*DATA FOR THIS TASK:*
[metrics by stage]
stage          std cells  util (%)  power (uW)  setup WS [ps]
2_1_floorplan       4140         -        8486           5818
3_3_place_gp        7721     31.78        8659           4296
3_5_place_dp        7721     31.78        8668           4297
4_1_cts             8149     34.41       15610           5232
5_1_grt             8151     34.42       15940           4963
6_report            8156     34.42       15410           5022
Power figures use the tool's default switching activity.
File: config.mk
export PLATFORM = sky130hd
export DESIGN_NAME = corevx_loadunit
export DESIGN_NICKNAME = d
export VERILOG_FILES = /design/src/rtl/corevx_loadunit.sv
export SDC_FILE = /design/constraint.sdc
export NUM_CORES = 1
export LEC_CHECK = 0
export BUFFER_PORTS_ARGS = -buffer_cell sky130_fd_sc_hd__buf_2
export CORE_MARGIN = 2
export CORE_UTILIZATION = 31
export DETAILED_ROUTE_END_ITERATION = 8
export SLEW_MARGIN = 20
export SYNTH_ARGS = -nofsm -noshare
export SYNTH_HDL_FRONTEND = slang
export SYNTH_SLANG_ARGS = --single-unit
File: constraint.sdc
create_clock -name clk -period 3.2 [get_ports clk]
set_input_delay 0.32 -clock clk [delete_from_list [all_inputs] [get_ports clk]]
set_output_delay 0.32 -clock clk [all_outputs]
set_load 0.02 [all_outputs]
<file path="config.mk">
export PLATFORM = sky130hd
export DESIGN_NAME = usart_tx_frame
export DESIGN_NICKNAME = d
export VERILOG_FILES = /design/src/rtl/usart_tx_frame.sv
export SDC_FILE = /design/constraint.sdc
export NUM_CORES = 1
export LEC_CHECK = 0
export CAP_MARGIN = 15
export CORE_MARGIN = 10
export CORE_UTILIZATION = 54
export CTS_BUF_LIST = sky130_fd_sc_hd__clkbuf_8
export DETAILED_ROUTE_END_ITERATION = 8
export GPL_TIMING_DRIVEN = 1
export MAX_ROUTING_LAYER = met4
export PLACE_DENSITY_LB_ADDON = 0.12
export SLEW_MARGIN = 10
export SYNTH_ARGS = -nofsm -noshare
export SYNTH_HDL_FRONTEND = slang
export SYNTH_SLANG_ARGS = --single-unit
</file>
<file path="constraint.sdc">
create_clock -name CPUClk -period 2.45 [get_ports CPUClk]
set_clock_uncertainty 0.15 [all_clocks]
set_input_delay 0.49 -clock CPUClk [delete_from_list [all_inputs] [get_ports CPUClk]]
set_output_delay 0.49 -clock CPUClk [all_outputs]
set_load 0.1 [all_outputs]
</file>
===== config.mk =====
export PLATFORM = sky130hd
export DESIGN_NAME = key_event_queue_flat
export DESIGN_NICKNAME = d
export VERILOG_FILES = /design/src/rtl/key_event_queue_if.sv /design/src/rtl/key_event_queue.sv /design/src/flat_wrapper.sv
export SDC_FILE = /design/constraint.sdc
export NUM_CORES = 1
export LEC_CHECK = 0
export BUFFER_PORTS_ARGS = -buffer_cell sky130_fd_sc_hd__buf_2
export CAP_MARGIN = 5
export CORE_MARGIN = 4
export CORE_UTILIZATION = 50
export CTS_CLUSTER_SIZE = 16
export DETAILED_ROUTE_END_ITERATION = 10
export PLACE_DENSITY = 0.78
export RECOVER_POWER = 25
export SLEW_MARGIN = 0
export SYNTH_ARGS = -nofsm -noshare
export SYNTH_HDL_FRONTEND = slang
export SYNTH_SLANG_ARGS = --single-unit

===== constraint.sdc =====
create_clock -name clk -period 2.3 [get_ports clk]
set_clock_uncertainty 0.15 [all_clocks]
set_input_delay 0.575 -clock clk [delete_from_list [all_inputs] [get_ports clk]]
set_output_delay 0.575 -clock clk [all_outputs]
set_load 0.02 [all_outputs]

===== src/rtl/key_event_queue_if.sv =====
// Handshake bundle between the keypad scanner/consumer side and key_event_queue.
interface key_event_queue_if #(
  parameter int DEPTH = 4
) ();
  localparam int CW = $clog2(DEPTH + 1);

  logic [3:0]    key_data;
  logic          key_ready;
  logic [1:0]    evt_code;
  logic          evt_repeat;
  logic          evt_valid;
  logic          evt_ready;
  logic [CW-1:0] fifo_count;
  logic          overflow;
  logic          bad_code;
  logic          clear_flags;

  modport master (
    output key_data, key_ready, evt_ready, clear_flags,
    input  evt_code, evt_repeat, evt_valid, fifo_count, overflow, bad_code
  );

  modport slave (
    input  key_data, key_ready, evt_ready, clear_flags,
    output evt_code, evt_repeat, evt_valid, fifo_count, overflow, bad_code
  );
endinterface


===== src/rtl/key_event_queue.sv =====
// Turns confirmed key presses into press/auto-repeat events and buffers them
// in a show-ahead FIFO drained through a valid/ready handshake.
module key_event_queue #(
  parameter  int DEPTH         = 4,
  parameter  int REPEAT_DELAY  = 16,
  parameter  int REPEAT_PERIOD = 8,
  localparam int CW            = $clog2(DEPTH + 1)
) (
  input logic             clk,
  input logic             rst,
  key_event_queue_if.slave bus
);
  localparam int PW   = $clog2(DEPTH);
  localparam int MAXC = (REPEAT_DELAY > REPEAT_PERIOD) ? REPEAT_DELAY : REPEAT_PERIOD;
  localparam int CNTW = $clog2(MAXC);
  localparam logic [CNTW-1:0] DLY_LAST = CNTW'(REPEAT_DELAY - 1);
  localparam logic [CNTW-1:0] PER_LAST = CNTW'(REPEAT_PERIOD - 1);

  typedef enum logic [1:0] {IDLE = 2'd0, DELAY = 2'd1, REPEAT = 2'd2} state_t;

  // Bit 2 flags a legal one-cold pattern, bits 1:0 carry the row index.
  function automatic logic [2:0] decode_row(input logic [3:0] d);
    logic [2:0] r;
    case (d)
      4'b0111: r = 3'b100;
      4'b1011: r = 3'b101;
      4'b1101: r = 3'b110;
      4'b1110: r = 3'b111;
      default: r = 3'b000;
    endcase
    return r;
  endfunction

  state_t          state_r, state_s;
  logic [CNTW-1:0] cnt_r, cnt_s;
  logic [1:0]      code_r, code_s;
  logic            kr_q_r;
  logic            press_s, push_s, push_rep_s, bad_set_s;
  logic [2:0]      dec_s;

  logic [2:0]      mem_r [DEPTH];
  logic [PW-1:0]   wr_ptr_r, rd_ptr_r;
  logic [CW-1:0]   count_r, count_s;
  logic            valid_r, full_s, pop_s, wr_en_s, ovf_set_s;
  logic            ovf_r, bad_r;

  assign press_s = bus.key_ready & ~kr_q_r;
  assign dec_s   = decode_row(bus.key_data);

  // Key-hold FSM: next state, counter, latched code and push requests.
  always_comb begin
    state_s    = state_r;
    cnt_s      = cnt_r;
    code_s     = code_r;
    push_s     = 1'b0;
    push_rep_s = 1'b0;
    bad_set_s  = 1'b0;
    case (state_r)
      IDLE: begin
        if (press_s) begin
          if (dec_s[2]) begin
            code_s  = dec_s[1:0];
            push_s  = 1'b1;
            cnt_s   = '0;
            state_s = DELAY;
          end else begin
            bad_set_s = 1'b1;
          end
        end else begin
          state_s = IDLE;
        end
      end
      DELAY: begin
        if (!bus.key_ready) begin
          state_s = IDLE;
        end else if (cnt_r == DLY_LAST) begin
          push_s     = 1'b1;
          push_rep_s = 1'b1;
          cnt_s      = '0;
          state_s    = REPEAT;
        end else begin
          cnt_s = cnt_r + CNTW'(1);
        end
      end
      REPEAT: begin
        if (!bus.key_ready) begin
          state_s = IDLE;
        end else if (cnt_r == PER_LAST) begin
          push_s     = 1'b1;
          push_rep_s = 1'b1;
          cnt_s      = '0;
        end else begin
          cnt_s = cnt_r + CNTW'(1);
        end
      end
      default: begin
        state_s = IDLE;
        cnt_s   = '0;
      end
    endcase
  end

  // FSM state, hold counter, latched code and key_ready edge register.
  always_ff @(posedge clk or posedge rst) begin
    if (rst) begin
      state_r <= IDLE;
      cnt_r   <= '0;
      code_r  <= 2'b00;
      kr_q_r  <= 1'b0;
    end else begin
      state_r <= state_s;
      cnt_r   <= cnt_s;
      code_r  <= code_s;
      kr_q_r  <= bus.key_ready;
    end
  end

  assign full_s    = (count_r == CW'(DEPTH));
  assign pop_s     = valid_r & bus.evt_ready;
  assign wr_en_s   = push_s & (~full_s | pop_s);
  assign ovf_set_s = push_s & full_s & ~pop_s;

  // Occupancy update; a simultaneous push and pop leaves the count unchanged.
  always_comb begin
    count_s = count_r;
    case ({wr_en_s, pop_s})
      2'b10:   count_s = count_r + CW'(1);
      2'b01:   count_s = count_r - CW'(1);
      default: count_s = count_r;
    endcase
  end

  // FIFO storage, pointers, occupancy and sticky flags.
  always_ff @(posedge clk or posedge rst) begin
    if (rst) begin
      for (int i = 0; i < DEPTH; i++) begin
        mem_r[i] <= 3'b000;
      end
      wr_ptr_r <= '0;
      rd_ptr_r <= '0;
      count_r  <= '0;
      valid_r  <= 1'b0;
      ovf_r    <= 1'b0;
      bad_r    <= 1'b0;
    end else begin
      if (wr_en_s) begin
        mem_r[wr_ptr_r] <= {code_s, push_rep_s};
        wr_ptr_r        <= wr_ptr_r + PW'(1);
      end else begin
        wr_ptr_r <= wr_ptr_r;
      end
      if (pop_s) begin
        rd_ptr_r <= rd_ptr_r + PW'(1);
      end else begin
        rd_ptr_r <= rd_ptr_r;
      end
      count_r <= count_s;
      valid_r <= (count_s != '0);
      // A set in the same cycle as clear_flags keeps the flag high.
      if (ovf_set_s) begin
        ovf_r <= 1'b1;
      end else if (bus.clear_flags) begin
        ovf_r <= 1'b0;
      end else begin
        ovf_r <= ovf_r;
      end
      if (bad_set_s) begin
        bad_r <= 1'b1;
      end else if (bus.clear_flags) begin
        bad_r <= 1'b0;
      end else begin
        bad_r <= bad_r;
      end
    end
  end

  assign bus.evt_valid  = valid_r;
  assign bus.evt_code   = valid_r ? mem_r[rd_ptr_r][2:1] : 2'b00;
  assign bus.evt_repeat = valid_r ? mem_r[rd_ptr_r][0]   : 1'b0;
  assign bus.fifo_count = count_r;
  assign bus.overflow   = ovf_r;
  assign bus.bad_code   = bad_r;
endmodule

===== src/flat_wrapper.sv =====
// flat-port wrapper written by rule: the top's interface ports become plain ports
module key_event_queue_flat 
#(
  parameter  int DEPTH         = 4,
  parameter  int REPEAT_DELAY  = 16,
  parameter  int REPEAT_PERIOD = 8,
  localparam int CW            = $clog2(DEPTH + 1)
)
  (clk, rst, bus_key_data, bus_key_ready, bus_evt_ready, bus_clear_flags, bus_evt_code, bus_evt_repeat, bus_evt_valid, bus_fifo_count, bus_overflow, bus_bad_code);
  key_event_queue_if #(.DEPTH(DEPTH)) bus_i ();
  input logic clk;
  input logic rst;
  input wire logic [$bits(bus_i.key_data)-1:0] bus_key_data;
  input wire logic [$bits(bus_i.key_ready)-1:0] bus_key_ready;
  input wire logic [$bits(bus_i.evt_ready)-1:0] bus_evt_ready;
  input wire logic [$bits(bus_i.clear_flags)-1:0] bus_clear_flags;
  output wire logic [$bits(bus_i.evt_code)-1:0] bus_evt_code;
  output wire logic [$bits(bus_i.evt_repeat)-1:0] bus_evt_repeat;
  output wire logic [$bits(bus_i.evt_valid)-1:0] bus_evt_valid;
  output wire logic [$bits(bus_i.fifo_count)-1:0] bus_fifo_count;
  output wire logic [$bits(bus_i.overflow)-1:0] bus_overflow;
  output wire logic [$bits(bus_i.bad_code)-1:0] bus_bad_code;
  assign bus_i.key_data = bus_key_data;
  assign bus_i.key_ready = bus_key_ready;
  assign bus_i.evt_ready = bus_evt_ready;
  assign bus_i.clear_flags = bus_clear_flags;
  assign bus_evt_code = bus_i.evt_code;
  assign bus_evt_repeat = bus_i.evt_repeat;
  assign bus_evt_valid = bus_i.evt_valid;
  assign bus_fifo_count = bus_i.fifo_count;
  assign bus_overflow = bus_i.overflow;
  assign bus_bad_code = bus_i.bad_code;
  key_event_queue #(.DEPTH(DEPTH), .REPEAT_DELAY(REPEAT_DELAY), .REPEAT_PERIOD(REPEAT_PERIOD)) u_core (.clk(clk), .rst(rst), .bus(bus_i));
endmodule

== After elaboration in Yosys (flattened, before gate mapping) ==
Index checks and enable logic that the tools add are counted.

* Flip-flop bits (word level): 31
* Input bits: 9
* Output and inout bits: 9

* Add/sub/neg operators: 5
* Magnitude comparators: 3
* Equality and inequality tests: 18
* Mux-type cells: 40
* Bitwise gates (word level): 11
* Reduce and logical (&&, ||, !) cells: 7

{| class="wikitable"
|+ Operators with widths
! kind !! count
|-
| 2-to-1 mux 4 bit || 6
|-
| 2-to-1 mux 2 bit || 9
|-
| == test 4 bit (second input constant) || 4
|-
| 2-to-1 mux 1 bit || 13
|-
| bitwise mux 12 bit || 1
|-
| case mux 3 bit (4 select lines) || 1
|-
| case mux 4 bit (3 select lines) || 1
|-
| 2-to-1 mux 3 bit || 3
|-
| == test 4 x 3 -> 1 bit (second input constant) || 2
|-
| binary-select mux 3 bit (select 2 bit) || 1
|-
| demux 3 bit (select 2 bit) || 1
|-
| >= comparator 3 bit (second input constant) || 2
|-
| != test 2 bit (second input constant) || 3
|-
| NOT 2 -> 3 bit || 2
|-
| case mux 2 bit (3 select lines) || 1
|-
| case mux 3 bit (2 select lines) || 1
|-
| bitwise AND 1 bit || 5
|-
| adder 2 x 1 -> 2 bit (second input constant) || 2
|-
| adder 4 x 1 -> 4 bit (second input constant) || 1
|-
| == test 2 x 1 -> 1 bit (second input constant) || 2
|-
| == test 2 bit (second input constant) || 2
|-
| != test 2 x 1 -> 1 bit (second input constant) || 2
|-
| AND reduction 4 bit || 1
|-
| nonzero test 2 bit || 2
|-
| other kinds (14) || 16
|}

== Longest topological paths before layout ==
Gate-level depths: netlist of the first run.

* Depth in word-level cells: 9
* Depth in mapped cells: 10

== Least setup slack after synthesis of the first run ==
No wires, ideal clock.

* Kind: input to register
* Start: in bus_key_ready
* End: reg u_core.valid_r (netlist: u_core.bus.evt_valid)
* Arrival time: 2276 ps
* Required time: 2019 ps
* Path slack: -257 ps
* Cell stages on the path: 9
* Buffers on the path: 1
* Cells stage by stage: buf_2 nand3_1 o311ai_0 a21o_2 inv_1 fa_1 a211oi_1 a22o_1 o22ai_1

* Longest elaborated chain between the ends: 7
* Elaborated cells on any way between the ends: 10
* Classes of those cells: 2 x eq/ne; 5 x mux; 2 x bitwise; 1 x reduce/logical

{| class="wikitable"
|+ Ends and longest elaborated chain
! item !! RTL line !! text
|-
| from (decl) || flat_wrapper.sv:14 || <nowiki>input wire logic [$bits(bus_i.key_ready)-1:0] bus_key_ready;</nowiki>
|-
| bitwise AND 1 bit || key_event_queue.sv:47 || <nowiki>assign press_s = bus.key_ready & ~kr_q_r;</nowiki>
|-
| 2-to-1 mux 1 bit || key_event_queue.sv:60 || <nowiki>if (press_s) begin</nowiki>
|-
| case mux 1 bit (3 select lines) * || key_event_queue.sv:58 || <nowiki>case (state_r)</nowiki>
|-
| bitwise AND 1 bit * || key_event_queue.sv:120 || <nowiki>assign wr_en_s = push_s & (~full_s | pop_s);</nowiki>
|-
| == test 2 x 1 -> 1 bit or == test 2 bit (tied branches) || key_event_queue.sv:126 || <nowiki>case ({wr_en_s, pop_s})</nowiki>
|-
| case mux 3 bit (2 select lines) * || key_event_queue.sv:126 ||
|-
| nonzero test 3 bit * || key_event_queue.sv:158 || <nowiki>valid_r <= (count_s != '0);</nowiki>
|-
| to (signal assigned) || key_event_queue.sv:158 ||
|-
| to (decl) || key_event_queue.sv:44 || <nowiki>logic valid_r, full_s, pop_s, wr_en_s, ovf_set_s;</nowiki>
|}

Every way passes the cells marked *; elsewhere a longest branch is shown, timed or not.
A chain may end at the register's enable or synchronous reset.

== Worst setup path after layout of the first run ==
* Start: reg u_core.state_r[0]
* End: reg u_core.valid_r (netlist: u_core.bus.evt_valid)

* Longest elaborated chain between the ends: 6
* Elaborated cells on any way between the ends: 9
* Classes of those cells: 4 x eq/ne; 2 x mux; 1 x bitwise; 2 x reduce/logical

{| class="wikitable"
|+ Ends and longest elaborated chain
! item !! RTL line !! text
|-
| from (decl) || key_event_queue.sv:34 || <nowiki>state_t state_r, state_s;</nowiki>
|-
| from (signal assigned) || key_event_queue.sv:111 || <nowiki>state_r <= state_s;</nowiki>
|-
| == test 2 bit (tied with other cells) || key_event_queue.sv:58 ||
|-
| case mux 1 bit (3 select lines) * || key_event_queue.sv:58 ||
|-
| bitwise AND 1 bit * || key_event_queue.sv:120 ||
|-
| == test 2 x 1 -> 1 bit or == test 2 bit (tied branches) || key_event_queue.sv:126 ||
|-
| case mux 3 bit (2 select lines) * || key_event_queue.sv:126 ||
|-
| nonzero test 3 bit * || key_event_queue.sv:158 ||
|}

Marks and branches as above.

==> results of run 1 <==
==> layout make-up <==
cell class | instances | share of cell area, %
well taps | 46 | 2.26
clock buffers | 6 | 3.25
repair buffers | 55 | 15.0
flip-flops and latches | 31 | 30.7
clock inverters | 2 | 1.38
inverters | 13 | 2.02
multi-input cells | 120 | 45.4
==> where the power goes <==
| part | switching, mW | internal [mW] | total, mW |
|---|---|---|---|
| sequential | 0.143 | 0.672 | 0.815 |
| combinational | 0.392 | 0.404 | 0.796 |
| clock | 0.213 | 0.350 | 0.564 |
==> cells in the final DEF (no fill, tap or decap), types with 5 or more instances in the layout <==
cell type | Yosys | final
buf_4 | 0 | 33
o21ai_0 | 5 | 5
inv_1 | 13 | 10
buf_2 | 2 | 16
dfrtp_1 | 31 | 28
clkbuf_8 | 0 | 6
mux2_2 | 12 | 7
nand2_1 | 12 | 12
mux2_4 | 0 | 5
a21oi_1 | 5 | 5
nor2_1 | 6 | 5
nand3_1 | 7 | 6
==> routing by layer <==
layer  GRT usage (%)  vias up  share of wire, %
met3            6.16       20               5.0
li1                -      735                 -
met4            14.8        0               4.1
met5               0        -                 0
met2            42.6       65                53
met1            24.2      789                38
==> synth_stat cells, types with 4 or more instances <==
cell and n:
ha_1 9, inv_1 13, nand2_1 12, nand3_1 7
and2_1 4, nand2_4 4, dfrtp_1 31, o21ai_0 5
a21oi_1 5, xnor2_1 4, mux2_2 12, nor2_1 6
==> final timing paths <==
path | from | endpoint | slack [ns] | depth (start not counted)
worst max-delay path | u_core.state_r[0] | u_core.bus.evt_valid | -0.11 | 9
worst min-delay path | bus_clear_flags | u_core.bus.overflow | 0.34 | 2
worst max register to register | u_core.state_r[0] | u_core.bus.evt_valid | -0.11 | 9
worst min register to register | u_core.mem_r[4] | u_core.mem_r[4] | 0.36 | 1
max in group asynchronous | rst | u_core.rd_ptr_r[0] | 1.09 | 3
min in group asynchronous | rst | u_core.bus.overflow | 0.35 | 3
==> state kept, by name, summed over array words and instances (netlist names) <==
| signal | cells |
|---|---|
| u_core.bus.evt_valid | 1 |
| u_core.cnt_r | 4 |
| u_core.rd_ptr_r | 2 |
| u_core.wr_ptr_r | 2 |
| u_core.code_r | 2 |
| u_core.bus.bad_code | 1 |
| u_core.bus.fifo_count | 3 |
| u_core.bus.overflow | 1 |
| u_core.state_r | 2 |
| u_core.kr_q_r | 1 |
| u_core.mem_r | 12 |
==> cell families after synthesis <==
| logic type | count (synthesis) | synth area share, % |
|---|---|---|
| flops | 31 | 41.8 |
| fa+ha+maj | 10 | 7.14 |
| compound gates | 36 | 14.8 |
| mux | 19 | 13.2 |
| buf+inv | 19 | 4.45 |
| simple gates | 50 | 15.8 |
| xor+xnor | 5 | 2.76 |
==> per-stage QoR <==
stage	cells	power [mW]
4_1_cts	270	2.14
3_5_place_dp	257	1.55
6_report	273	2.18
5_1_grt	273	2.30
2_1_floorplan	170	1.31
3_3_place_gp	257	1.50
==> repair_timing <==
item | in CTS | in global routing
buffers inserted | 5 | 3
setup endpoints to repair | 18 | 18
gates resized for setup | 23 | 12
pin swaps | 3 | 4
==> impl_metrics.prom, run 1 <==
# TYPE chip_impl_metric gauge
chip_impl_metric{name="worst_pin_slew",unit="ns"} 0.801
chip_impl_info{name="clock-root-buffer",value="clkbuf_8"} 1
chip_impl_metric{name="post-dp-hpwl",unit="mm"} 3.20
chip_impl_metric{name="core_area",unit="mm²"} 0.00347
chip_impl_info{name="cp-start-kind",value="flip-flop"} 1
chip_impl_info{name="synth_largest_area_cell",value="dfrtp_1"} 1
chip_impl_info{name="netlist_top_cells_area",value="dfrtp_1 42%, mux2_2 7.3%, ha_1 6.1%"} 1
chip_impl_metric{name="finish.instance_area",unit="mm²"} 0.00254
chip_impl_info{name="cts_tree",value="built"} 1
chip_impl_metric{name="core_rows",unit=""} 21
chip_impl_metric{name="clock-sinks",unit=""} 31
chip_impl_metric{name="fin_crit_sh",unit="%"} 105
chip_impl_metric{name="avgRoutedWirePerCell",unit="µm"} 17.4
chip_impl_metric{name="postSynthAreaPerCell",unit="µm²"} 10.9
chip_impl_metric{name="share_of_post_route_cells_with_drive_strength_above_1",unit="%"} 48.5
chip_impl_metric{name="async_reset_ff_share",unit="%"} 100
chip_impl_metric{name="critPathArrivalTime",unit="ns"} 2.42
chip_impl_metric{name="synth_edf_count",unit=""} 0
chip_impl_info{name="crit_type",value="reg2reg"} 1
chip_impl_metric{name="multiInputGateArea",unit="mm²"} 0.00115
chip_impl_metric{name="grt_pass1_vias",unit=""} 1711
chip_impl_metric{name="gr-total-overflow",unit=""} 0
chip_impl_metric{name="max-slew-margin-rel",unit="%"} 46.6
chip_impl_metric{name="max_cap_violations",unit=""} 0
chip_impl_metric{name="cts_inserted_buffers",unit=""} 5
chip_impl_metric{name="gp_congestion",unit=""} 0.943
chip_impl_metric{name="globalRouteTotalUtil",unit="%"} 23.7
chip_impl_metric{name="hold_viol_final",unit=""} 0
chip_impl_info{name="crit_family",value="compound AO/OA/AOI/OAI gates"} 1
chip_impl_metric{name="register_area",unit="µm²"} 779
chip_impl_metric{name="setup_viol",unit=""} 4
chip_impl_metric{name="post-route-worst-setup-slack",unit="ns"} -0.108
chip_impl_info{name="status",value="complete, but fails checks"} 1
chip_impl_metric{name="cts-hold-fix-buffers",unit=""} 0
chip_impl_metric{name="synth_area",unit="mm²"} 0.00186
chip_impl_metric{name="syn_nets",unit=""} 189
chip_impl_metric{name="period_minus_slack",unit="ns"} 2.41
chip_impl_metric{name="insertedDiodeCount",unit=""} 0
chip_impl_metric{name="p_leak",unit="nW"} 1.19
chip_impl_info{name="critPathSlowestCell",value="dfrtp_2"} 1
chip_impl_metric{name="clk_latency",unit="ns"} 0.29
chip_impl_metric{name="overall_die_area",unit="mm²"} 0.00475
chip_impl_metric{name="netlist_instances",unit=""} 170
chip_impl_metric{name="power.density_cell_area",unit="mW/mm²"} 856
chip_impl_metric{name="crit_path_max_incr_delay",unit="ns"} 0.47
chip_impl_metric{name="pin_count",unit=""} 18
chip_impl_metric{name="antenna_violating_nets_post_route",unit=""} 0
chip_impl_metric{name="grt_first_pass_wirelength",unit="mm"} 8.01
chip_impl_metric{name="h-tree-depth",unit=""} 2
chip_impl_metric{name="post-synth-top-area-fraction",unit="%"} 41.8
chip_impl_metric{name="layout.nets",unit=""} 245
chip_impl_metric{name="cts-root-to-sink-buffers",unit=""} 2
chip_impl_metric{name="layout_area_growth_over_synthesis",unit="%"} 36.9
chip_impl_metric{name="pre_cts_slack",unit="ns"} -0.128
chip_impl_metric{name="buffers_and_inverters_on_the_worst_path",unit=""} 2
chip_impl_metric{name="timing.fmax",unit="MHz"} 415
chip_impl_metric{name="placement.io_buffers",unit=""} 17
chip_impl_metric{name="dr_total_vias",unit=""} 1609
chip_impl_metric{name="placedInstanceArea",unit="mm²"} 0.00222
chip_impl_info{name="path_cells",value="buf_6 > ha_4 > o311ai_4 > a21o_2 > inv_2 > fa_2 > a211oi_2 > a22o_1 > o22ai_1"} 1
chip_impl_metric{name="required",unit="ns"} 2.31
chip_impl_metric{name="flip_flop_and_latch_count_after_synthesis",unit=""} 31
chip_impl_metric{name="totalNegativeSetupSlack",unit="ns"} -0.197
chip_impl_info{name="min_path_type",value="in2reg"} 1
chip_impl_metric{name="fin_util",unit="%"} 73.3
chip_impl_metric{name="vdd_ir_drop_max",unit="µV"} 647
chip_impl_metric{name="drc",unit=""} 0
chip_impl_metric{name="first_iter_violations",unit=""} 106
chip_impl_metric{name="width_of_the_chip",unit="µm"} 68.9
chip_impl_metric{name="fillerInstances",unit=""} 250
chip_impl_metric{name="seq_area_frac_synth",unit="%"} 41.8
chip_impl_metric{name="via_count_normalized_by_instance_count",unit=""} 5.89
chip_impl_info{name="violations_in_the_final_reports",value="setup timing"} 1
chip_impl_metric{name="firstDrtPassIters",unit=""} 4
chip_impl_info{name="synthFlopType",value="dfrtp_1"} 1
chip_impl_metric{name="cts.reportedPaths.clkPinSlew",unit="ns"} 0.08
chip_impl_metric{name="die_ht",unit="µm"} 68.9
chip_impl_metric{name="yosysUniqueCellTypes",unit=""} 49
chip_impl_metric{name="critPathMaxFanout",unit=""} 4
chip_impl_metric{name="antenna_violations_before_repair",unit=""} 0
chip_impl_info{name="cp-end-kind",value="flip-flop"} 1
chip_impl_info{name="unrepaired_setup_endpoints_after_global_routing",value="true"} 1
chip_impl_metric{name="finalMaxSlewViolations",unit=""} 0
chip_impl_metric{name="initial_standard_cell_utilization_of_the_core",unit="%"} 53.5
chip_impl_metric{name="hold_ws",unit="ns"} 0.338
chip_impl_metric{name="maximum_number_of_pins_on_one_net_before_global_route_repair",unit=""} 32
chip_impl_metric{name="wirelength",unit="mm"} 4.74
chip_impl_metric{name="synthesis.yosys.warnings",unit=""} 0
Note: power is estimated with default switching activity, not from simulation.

*TRY IT:*
Write out, exactly and with nothing else, the lines of the listing above from its first line through the line with "Power figures use".

*SOLUTION TO THE PROBLEM:*
[metrics by stage]
stage          std cells  util (%)  power (uW)  setup WS [ps]
2_1_floorplan       4140         -        8486           5818
3_3_place_gp        7721     31.78        8659           4296
3_5_place_dp        7721     31.78        8668           4297
4_1_cts             8149     34.41       15610           5232
5_1_grt             8151     34.42       15940           4963
6_report            8156     34.42       15410           5022
Power figures use the tool's default switching activity.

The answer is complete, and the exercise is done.